R: Fit a lavaan Model to Multiple Imputed Data Sets

runMI {semTools}

R Documentation

Fit a lavaan Model to Multiple Imputed Data Sets

Description

This function fits a lavaan model to a list of imputed data sets, and can also implement multiple imputation for a single data.frame with missing observations, using either the Amelia package or the mice package.

Usage

runMI(model, data, fun = "lavaan", ..., m, miArgs = list(),
  miPackage = "Amelia", seed = 12345)

lavaan.mi(model, data, ..., m, miArgs = list(), miPackage = "Amelia",
  seed = 12345)

cfa.mi(model, data, ..., m, miArgs = list(), miPackage = "Amelia",
  seed = 12345)

sem.mi(model, data, ..., m, miArgs = list(), miPackage = "Amelia",
  seed = 12345)

growth.mi(model, data, ..., m, miArgs = list(), miPackage = "Amelia",
  seed = 12345)

Arguments

`model`	The analysis model can be specified using lavaan `model.syntax` or a parameter table (as returned by `parTable`).
`data`	A `data.frame` with missing observations, or a `list` of imputed data sets (if data are imputed already). If `runMI` has already been called, then imputed data sets are stored in the `@DataList` slot, so `data` can also be a `lavaan.mi` object from which the same imputed data will be used for additional analyses.
`fun`	`character`. Name of a specific lavaan function used to fit `model` to `data` (i.e., `"lavaan"`, `"cfa"`, `"sem"`, or `"growth"`). Only required for `runMI`.
`...`	additional arguments to pass to `lavaan` or `lavaanList`. See also `lavOptions`. Note that `lavaanList` provides parallel computing options, as well as a `FUN` argument so the user can extract custom output after the model is fitted to each imputed data set (see Examples). TIP: If a custom `FUN` is used and `parallel = "snow"` is requested, the user-supplied function should explicitly call `library` or use `::` for any functions not part of the base distribution.
`m`	`integer`. Request the number of imputations. Ignored if `data` is already a `list` of imputed data sets or a `lavaan.mi` object.
`miArgs`	Addition arguments for the multiple-imputation function (`miPackage`). The arguments should be put in a list (see example below). Ignored if `data` is already a `list` of imputed data sets or a `lavaan.mi` object.
`miPackage`	Package to be used for imputation. Currently these functions only support `"Amelia"` or `"mice"` for imputation. Ignored if `data` is already a `list` of imputed data sets or a `lavaan.mi` object.
`seed`	`integer`. Random number seed to be set before imputing the data. Ignored if `data` is already a `list` of imputed data sets or a `lavaan.mi` object.

Value

A lavaan.mi object

Author(s)

Terrence D. Jorgensen (University of Amsterdam; TJorgensen314@gmail.com)

References

Enders, C. K. (2010). Applied missing data analysis. New York, NY: Guilford.

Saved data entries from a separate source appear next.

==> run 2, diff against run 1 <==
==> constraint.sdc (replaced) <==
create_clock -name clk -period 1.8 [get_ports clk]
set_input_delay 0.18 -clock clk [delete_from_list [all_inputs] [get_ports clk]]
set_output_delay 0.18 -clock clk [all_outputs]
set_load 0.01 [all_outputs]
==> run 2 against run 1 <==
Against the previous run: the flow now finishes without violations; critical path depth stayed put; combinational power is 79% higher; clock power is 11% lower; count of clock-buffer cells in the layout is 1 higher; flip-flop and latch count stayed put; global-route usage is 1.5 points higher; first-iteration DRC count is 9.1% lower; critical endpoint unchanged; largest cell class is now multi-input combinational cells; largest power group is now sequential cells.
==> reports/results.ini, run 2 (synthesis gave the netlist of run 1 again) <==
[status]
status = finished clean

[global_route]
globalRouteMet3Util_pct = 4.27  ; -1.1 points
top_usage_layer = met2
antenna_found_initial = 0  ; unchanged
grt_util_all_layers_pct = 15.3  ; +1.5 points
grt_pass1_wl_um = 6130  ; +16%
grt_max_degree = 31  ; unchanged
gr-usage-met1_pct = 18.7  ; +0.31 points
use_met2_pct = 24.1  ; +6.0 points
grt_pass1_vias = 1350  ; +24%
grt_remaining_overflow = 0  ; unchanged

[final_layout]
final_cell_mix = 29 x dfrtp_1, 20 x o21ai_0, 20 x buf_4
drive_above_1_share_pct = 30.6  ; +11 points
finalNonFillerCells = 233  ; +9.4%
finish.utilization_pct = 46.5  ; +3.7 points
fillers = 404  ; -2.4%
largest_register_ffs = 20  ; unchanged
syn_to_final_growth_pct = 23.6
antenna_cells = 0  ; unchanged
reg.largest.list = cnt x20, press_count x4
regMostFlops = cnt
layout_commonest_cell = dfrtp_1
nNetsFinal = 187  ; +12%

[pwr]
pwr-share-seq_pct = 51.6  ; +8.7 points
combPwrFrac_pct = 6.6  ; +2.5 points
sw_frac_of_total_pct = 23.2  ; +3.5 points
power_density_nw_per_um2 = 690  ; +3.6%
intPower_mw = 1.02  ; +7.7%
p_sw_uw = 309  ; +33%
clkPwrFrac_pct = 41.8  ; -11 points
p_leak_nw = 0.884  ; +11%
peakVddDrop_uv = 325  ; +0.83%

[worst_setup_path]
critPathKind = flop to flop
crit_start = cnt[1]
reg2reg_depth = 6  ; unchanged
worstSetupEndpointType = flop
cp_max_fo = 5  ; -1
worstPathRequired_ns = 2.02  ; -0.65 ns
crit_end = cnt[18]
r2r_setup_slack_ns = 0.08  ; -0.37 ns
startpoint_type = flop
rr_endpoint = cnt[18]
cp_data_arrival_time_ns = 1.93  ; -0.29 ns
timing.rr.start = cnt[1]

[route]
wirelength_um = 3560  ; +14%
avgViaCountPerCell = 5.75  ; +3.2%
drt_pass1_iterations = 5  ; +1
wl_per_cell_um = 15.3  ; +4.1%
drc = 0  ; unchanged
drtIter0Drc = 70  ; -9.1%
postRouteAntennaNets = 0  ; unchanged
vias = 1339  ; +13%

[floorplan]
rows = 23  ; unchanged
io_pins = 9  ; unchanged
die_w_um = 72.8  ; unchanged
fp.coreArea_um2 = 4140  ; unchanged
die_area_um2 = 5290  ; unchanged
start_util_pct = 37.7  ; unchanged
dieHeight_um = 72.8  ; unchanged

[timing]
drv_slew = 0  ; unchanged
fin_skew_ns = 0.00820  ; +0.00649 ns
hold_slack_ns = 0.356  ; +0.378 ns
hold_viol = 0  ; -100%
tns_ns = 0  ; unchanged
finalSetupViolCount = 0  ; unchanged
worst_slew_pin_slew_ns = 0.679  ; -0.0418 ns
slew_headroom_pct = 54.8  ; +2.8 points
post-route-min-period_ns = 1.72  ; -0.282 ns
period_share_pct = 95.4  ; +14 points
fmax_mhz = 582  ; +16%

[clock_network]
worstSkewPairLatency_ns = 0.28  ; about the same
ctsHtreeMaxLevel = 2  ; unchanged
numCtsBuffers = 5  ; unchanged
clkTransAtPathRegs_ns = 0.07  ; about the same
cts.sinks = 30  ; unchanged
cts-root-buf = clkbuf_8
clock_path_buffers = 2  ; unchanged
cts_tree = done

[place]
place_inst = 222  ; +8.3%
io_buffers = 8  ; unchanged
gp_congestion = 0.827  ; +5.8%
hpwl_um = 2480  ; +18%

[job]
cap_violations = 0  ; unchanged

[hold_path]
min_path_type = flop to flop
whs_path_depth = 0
--- src/rtl/mem_req_arbiter.sv ---
// Merges two masters onto one af/wdf FIFO pair, keeping each write's af entry and two beats
// contiguous. MEM_ARB_ROUND_ROBIN_EN enables round-robin tie-break (else master 0 wins ties).
module mem_req_arbiter
    import mem_arb_pkg::*;
(
    input  logic                clk,
    input  logic                rst_n,
    input  logic                m0_af_wr_en,
    input  logic [AF_W-1:0]     m0_af_addr_din,
    input  logic                m0_wdf_wr_en,
    input  logic [WDF_W-1:0]    m0_wdf_din,
    input  logic [MASK_W-1:0]   m0_wdf_mask_din,
    input  logic                m1_af_wr_en,
    input  logic [AF_W-1:0]     m1_af_addr_din,
    input  logic                m1_wdf_wr_en,
    input  logic [WDF_W-1:0]    m1_wdf_din,
    input  logic [MASK_W-1:0]   m1_wdf_mask_din,
    output logic                m0_af_full,
    output logic                m0_wdf_full,
    output logic                m1_af_full,
    output logic                m1_wdf_full,
    input  logic                af_full,
    input  logic                wdf_full,
    output logic                af_wr_en,
    output logic [AF_W-1:0]     af_addr_din,
    output logic                wdf_wr_en,
    output logic [WDF_W-1:0]    wdf_din,
    output logic [MASK_W-1:0]   wdf_mask_din,
    output logic                proto_err
);

    arb_state_e state_q, state_d;
    logic       proto_err_q;
    logic       last_grant;
    logic [2:0] cmd0, cmd1;
    logic [1:0] pick;
    logic [1:0] af_full_m, wdf_full_m;
    logic       sel_valid, sel, accept, err_set;

    assign cmd0 = m0_af_addr_din[AF_W-1 -: 3];
    assign cmd1 = m1_af_addr_din[AF_W-1 -: 3];

    // Requests with an illegal command never compete for the grant.
    rr_pick2 u_pick (
        .req        ({m1_af_wr_en & cmd_valid(cmd1), m0_af_wr_en & cmd_valid(cmd0)}),
        .last_grant (last_grant),
        .gnt        (pick)
    );

    always_comb begin
        state_d    = state_q;
        af_wr_en   = 1'b0;
        wdf_wr_en  = 1'b0;
        af_full_m  = 2'b11;
        wdf_full_m = 2'b11;
        sel_valid  = 1'b0;
        sel        = 1'b0;
        accept     = 1'b0;
        err_set    = 1'b0;
        if (rst_n) begin
            err_set = (m0_af_wr_en & ~cmd_valid(cmd0)) | (m1_af_wr_en & ~cmd_valid(cmd1));
            case (state_q)
                IDLE: begin
                    err_set = err_set | (m0_wdf_wr_en & ~m0_af_wr_en)
                                      | (m1_wdf_wr_en & ~m1_af_wr_en);
                    if (pick != 2'b00) begin
                        sel_valid = 1'b1;
                        sel       = pick[1];
                        if ((pick[1] ? cmd1 : cmd0) == CMD_WRITE) begin
                            // A write needs room in both FIFOs before beat 1 can go.
                            af_full_m[sel]  = af_full | wdf_full;
                            wdf_full_m[sel] = af_full | wdf_full;
                            if (!af_full && !wdf_full) begin
                                af_wr_en  = 1'b1;
                                wdf_wr_en = 1'b1;
                                accept    = 1'b1;
                                state_d   = pick[1] ? BEAT2_M1 : BEAT2_M0;
                            end
                        end else begin
                            af_full_m[sel]  = af_full;
                            wdf_full_m[sel] = wdf_full;
                            if (!af_full) begin
                                af_wr_en = 1'b1;
                                accept   = 1'b1;
                            end
                        end
                    end
                end
                BEAT2_M0: begin
                    sel_valid     = 1'b1;
                    sel           = 1'b0;
                    af_full_m[0]  = af_full;
                    wdf_full_m[0] = wdf_full;
                    if (m0_wdf_wr_en && !wdf_full) begin
                        wdf_wr_en = 1'b1;
                        state_d   = IDLE;
                    end
                end
                BEAT2_M1: begin
                    sel_valid     = 1'b1;
                    sel           = 1'b1;
                    af_full_m[1]  = af_full;
                    wdf_full_m[1] = wdf_full;
                    if (m1_wdf_wr_en && !wdf_full) begin
                        wdf_wr_en = 1'b1;
                        state_d   = IDLE;
                    end
                end
                default: state_d = IDLE;
            endcase
        end
    end

    assign m0_af_full  = af_full_m[0];
    assign m1_af_full  = af_full_m[1];
    assign m0_wdf_full = wdf_full_m[0];
    assign m1_wdf_full = wdf_full_m[1];

    assign af_addr_din  = !sel_valid ? '0 : (sel ? m1_af_addr_din  : m0_af_addr_din);
    assign wdf_din      = !sel_valid ? '0 : (sel ? m1_wdf_din      : m0_wdf_din);
    assign wdf_mask_din = !sel_valid ? '0 : (sel ? m1_wdf_mask_din : m0_wdf_mask_din);
    assign proto_err    = proto_err_q;

    always_ff @(posedge clk or negedge rst_n) begin
        if (!rst_n) begin
            state_q     <= IDLE;
            proto_err_q <= 1'b0;
        end else begin
            state_q     <= state_d;
            proto_err_q <= proto_err_q | err_set;
        end
    end

`ifdef MEM_ARB_ROUND_ROBIN_EN
    logic last_grant_q;

    // Reset to 1 so master 0 wins the first tie.
    always_ff @(posedge clk or negedge rst_n) begin
        if (!rst_n) begin
            last_grant_q <= 1'b1;
        end else if (accept) begin
            last_grant_q <= sel;
        end
    end

    assign last_grant = last_grant_q;
`else
    logic unused_accept;
    assign unused_accept = accept;
    assign last_grant    = 1'b1;
`endif

endmodule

Rubin, D. B. (1987). Multiple imputation for nonresponse in surveys. New York, NY: Wiley.

Examples

 ## Not run: 
## impose missing data for example
HSMiss <- HolzingerSwineford1939[ , c(paste("x", 1:9, sep = ""),
                                      "ageyr","agemo","school")]
set.seed(12345)
HSMiss$x5 <- ifelse(HSMiss$x5 <= quantile(HSMiss$x5, .3), NA, HSMiss$x5)
age <- HSMiss$ageyr + HSMiss$agemo/12
HSMiss$x9 <- ifelse(age <= quantile(age, .3), NA, HSMiss$x9)

## specify CFA model from lavaan's ?cfa help page
HS.model <- '
  visual  =~ x1 + x2 + x3
  textual =~ x4 + x5 + x6
  speed   =~ x7 + x8 + x9
'

## impute data within runMI...
out1 <- cfa.mi(HS.model, data = HSMiss, m = 20, seed = 12345,
               miArgs = list(noms = "school"))

## ... or impute missing data first
library(Amelia)
set.seed(12345)
HS.amelia <- amelia(HSMiss, m = 20, noms = "school", p2s = FALSE)
imps <- HS.amelia$imputations
out2 <- cfa.mi(HS.model, data = imps)

## same results (using the same seed results in the same imputations)
cbind(impute.within = coef(out1), impute.first = coef(out2))

summary(out1, fit.measures = TRUE)
summary(out1, ci = FALSE, fmi = TRUE, output = "data.frame")
summary(out1, ci = FALSE, stand = TRUE, rsq = TRUE)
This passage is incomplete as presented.